Τετάρτη 20 Ιανουαρίου 2021
Joe Lynn Turner: Always shining, through Sun & Storm
In March of 2018, it was posted in Crystal Logic the article "Morality and inexplicable changes in the music industry". That article was reposted many times and there was even plagiarism from online media. It was something new, a different view, stating changes in the music industry, mainly focused in metal music.
The general idea was how a few bands continue performing and releasing new music, and keeping the "brand name". There is definitely controversy behind those acts and different views.
The "older" artist that can't perform or compose music as good as before, his retirement or replacement by another artist (most of the times younger), a change in the "rights holder", and the thrust to perpetuate the presence of the "old brand" that is more safe than risk with something new. Even if that "older" artist was the founder or the primary songwriter. It doesn't matter anymore in the music industry and at that point we reach the morality issue.
The same questions that were originally posted in that article still stand for the future of music and they look more relevant from time to time. What will happen when all these old and major acts will retire? Is the music personified or just music matters even if the "persons" are not there? Is there a morality issue? Or is it just music after all? Or simply, everything about major acts will be just business, like there is a businessman that has bought a big band (or bands) and hired managers to handle his investments, no matter who is in the band? This is what was written back in March of 2018.
Joe Lynn Turner, one of the most soulful and expressive vocalists of rock, hard rock and AOR, started his career in the '70s with Fandango. His fame reached the sky when he replaced Graham Bonnet in Rainbow, performing in the albums Difficult to Cure (1981), Straight Between the Eyes (1982) and Bent Out of Shape (1983). After Rainbow's break-up and the Deep Purple reunion, Turner released his classic solo album Rescue You (1985) and later he joined Yngwie J. Malmsteen's Rising Force performing in the album Odyssey (1988).
Turner's career never stopped since then. He briefly joined Deep Purple recording the album Slaves and Masters (1990), he kept releasing solo albums, he worked with Glenn Hughes in the Hughes Turner Project, he had many guest appearances and was part of a few more bands. At some point, Joe Lynn Turner formed Sunstorm and the debut album was released by Frontiers Records in 2006.
Forward to December of 2020:
And then, Joe Lynn Turner made an announcement:
We already have reached the moment where a label is actually the "band". The label forms the band and the name, has the rights, sets the course and how the "band" should sound. The artists performing are actually the employees and the label is the boss who even guides the "artistic vision".

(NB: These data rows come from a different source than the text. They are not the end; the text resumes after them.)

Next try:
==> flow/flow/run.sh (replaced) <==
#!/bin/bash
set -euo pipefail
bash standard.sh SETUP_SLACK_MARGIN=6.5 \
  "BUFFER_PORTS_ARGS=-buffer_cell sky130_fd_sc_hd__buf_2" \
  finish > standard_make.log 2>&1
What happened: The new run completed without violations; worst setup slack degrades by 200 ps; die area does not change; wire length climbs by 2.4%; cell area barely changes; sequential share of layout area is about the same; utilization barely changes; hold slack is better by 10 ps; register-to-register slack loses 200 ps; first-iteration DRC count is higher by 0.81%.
What follows belongs to an exercise in optimizing a design on an open flow for small area; a production flow would make more cautious choices.
Function was checked by simulation only, so behaviour that the tests miss may differ from the original.
No activity file was given, so power comes from the tool's default toggle rates.

==> design.v <==
module blinkled
(
  input CLK,
  input RST,
  output [32-1:0] maxi_awaddr,
  output [8-1:0] maxi_awlen,
  output [3-1:0] maxi_awsize,
  output [2-1:0] maxi_awburst,
  output [1-1:0] maxi_awlock,
  output [4-1:0] maxi_awcache,
  output [3-1:0] maxi_awprot,
  output [4-1:0] maxi_awqos,
  output [2-1:0] maxi_awuser,
  output maxi_awvalid,
  input maxi_awready,
  output [32-1:0] maxi_wdata,
  output [4-1:0] maxi_wstrb,
  output maxi_wlast,
  output maxi_wvalid,
  input maxi_wready,
  input [2-1:0] maxi_bresp,
  input maxi_bvalid,
  output maxi_bready,
  output [32-1:0] maxi_araddr,
  output [8-1:0] maxi_arlen,
  output [3-1:0] maxi_arsize,
  output [2-1:0] maxi_arburst,
  output [1-1:0] maxi_arlock,
  output [4-1:0] maxi_arcache,
  output [3-1:0] maxi_arprot,
  output [4-1:0] maxi_arqos,
  output [2-1:0] maxi_aruser,
  output maxi_arvalid,
  input maxi_arready,
  input [32-1:0] maxi_rdata,
  input [2-1:0] maxi_rresp,
  input maxi_rlast,
  input maxi_rvalid,
  output maxi_rready,
  input [32-1:0] saxi_awaddr,
  input [4-1:0] saxi_awcache,
  input [3-1:0] saxi_awprot,
  input saxi_awvalid,
  output saxi_awready,
  input [32-1:0] saxi_wdata,
  input [4-1:0] saxi_wstrb,
  input saxi_wvalid,
  output saxi_wready,
  output [2-1:0] saxi_bresp,
  output saxi_bvalid,
  input saxi_bready,
  input [32-1:0] saxi_araddr,
  input [4-1:0] saxi_arcache,
  input [3-1:0] saxi_arprot,
  input saxi_arvalid,
  output saxi_arready,
  output [32-1:0] saxi_rdata,
  output [2-1:0] saxi_rresp,
  output saxi_rvalid,
  input saxi_rready
);
  assign maxi_awlen   = 8'd0;
  assign maxi_awsize  = 3'd2;
  assign maxi_awburst = 2'd1;
  assign maxi_awlock  = 1'd0;
  assign maxi_awcache = 4'd3;
  assign maxi_awprot  = 3'd0;
  assign maxi_awqos   = 4'd0;
  assign maxi_awuser  = 2'd0;
  assign maxi_wstrb   = 4'hf;
  assign maxi_wlast   = 1'b1;
  assign maxi_bready  = 1'b1;
  assign maxi_arlen   = 8'd0;
  assign maxi_arsize  = 3'd2;
  assign maxi_arburst = 2'd1;
  assign maxi_arlock  = 1'd0;
  assign maxi_arcache = 4'd3;
  assign maxi_arprot  = 3'd0;
  assign maxi_arqos   = 4'd0;
  assign maxi_aruser  = 2'd0;
  assign saxi_bresp   = 2'd0;
  assign saxi_rresp   = 2'd0;
  reg [31:0] r_n, r_a, r_b, r_c, r_s6, r_s7;
  reg        bvalid_r, rvalid_r, rbusy;
  reg [2:0]  raddr;
  wire       busy;
  wire wr = saxi_awvalid & saxi_wvalid & ~bvalid_r;
  wire rd = saxi_arvalid & ~rvalid_r;
  assign saxi_awready = wr;
  assign saxi_wready  = wr;
  assign saxi_arready = ~rvalid_r;
  assign saxi_bvalid  = bvalid_r;
  assign saxi_rvalid  = rvalid_r;
  reg [31:0] rdata_mux;
  always @* begin
    case (raddr)
      3'd2: rdata_mux = r_n;
      3'd3: rdata_mux = r_a;
      3'd4: rdata_mux = r_b;
      3'd5: rdata_mux = r_c;
      3'd6: rdata_mux = r_s6;
      3'd7: rdata_mux = r_s7;
      default: rdata_mux = {31'd0, rbusy};
    endcase
  end
  assign saxi_rdata = rdata_mux;
  wire start = wr & (saxi_awaddr[4:2] == 3'd0) & (saxi_wdata == 32'd1);
  always @(posedge CLK) begin
    if (RST) begin
      bvalid_r <= 1'b0;
      rvalid_r <= 1'b0;
    end else begin
      if (wr) bvalid_r <= 1'b1;
      else if (saxi_bready) bvalid_r <= 1'b0;
      if (rd) rvalid_r <= 1'b1;
      else if (saxi_rready) rvalid_r <= 1'b0;
    end
    if (rd) begin
      raddr <= saxi_araddr[4:2];
      rbusy <= busy;
    end
    if (wr) begin
      case (saxi_awaddr[4:2])
        3'd2: r_n  <= saxi_wdata;
        3'd3: r_a  <= saxi_wdata;
        3'd4: r_b  <= saxi_wdata;
        3'd5: r_c  <= saxi_wdata;
        3'd6: r_s6 <= saxi_wdata;
        3'd7: r_s7 <= saxi_wdata;
        default: ;
      endcase
    end
  end
  wire [4:0] n5  = r_n[4:0];
  wire [3:0] nm1 = n5 - 5'd1;
  function [29:0] addr_add;
    input [29:0] base;
    input [7:0]  off;
    reg c;
    reg p;
    integer i;
    begin
      c = 1'b0;
      for (i = 0; i < 8; i = i + 1) begin
        addr_add[i] = base[i] ^ off[i] ^ c;
        c = (base[i] & off[i]) | (c & (base[i] ^ off[i]));
      end
      p = 1'b1;
      for (i = 8; i < 30; i = i + 1) begin
        addr_add[i] = base[i] ^ (c & p);
        p = p & base[i];
      end
    end
  endfunction
  reg       ar_run, ar_sel;
  reg [3:0] ak, aj, ai;
  reg [7:0] arow, boff;
  reg       aw_v;
  reg [1:0] wcnt;
  wire ak_last = (ak == nm1);
  wire aj_last = (aj == nm1);
  wire ai_last = (ai == nm1);
  wire elem_end = ar_sel & ak_last;
  wire [7:0]  rowoff = arow + {4'd0, aw_v ? aj : ak};
  wire [7:0]  off    = (ar_sel & ~aw_v) ? boff : rowoff;
  wire [29:0] base   = aw_v ? r_c[31:2] : ar_sel ? r_b[31:2] : r_a[31:2];
  wire [29:0] addr   = addr_add(base, off);
  assign maxi_araddr  = {addr, 2'b00};
  assign maxi_awaddr  = {addr, 2'b00};
  assign maxi_arvalid = ar_run & ~aw_v & ~(elem_end & (wcnt == 2'd3));
  assign maxi_awvalid = aw_v;
  assign busy = ar_run | (wcnt != 2'd0);
  wire ar_hs = maxi_arvalid & maxi_arready;
  wire job_end = elem_end & aj_last & ai_last;
  always @(posedge CLK) begin
    if (RST) begin
      ar_run <= 1'b0;
      aw_v <= 1'b0;
      wcnt <= 2'd0;
    end else begin
      if (start) ar_run <= 1'b1;
      else if (ar_hs & job_end) ar_run <= 1'b0;
      if (start | (ar_hs & elem_end & ~job_end)) aw_v <= 1'b1;
      else if (maxi_awready) aw_v <= 1'b0;
      wcnt <= wcnt + {1'b0, start | (ar_hs & elem_end & ~job_end)} - {1'b0, maxi_bvalid};
    end
    if (start) begin
      ar_sel <= 1'b0;
      ak <= 4'd0; aj <= 4'd0; ai <= 4'd0;
      arow <= 8'd0; boff <= 8'd0;
    end else if (ar_hs) begin
      ar_sel <= ~ar_sel;
      if (ar_sel) begin
        boff <= (ak_last & aj_last) ? 8'd0 : boff + 8'd1;
        ak <= ak_last ? 4'd0 : ak + 4'd1;
        if (ak_last) begin
          aj <= aj_last ? 4'd0 : aj + 4'd1;
          if (aj_last) begin
            arow <= arow + {3'd0, n5};
            ai <= ai + 4'd1;
          end
        end
      end
    end
  end
  localparam Q_A = 3'd0, Q_A3 = 3'd1, Q_L = 3'd2, Q_W = 3'd3,
             Q_B0 = 3'd4, Q_B1 = 3'd5, Q_B2 = 3'd6;
  reg [2:0]  q;
  reg [31:0] X, acc;
  reg [2:0]  cr;
  reg [3:0]  ck;
  wire qa     = (q[2:1] == 2'b00);             
  wire slice3 = (q == Q_A3) | (q == Q_L);
  wire bslice = q[2] & ~(q[1] & q[0]);         
  reg [8:0] ybus;
  always @* begin
    case (q[1:0])
      2'd0: ybus = {maxi_rdata[7:0], 1'b0};
      2'd1: ybus = maxi_rdata[15:7];
      default: ybus = maxi_rdata[23:15];
    endcase
  end
  wire [8:0]  y  = ({9{slice3}} & X[8:0]) | ({9{bslice}} & ybus);
  wire [31:0] xm = slice3 ? {X[31:9], 9'd0} : X;
  wire [31:0] sum;
  wire [2:0]  co;
  mac_core u_mac (.x(xm), .y(y), .acc(acc), .ci(cr), .sum(sum), .co(co));
  assign maxi_rready = qa | (q == Q_B2);
  assign maxi_wdata  = acc;
  assign maxi_wvalid = (q == Q_W) & (cr == 3'd0);
  wire w_hs = maxi_wvalid & maxi_wready;
  always @(posedge CLK) begin
    if (RST | start) begin
      q <= Q_A;
    end else begin
      case (q)
        Q_A, Q_A3: if (maxi_rvalid) q <= Q_B0;
                   else q <= Q_A;
        Q_B0: if (maxi_rvalid) q <= Q_B1;
        Q_B1: if (maxi_rvalid) q <= Q_B2;
        Q_B2: if (maxi_rvalid) q <= (ck == nm1) ? Q_L : Q_A3;
        Q_L: q <= Q_W;
        Q_W: if (w_hs) q <= Q_A;
        default: q <= Q_A;
      endcase
    end
    if (start | w_hs) begin
      acc <= 32'd0;
      cr <= 3'd0;
      ck <= 4'd0;
    end else if (~(bslice & ~maxi_rvalid)) begin
      acc <= sum;
      cr <= co;
    end
    if (qa) X <= maxi_rdata;
    else if (bslice & maxi_rvalid) begin
      if (q == Q_B2) begin
        X <= {X[23:1], maxi_rdata[31:23]};
        ck <= ck + 4'd1;
      end else begin
        X <= {X[23:0], 8'd0};
      end
    end
  end
endmodule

Was Sunstorm one of those projects owned by the label? Is Joe Lynn Turner another "random guy" performing in one of those projects?
Sunstorm moves on without Joe Lynn Turner and any of the members that performed in the first albums but what's more disturbing is how the music industry treats a legendary name like Joe Lynn Turner. Actually, they're just erasing him presenting Sunstorm as a label project whose members don't really matter and the name is above everyone. And here we're reaching again the morality issue and the questions mentioned in the beginning.
There aren't easy answers. And if there are, those will change over the years, just like how the music industry is changing. Actually, there are many different answers depending on the person. Musicians, people working in the music industry, promoters, fans. Everyone might have a different perspective. Some musicians might not be able to keep performing and the "brand name" will continue without them in a mutual agreement (and a contractual agreement depending on the name). Some fans will just say that they prefer other (replacement) musicians as long as the music is "better" performed, no matter if there won't be any original member left. Record labels and managers might become the new "rights holders" and keep those "brand names" they way they want, and in the end, the music industry can change so much that at some points, music won't be personified at all. It won't matter who was previously in the band and who formed it, even if he was Joe Lynn Turner. It doesn't even matter the name. THEY say.
But what Joe Lynn Turner has to say?
How did Sunstorm really start in the end?
The author of this blog works in this industry for many years and has seen many things, but in the end, RESPECT is not just a random word. This is something you always must keep in mind. And Joe Lynn Turner isn't also a random guy or the nameless "former singer". Always respect the true history and the past and don't let "edits" change it.
Feel the music. Respect those who offered you moments that shaped your music life, and wrote the real history.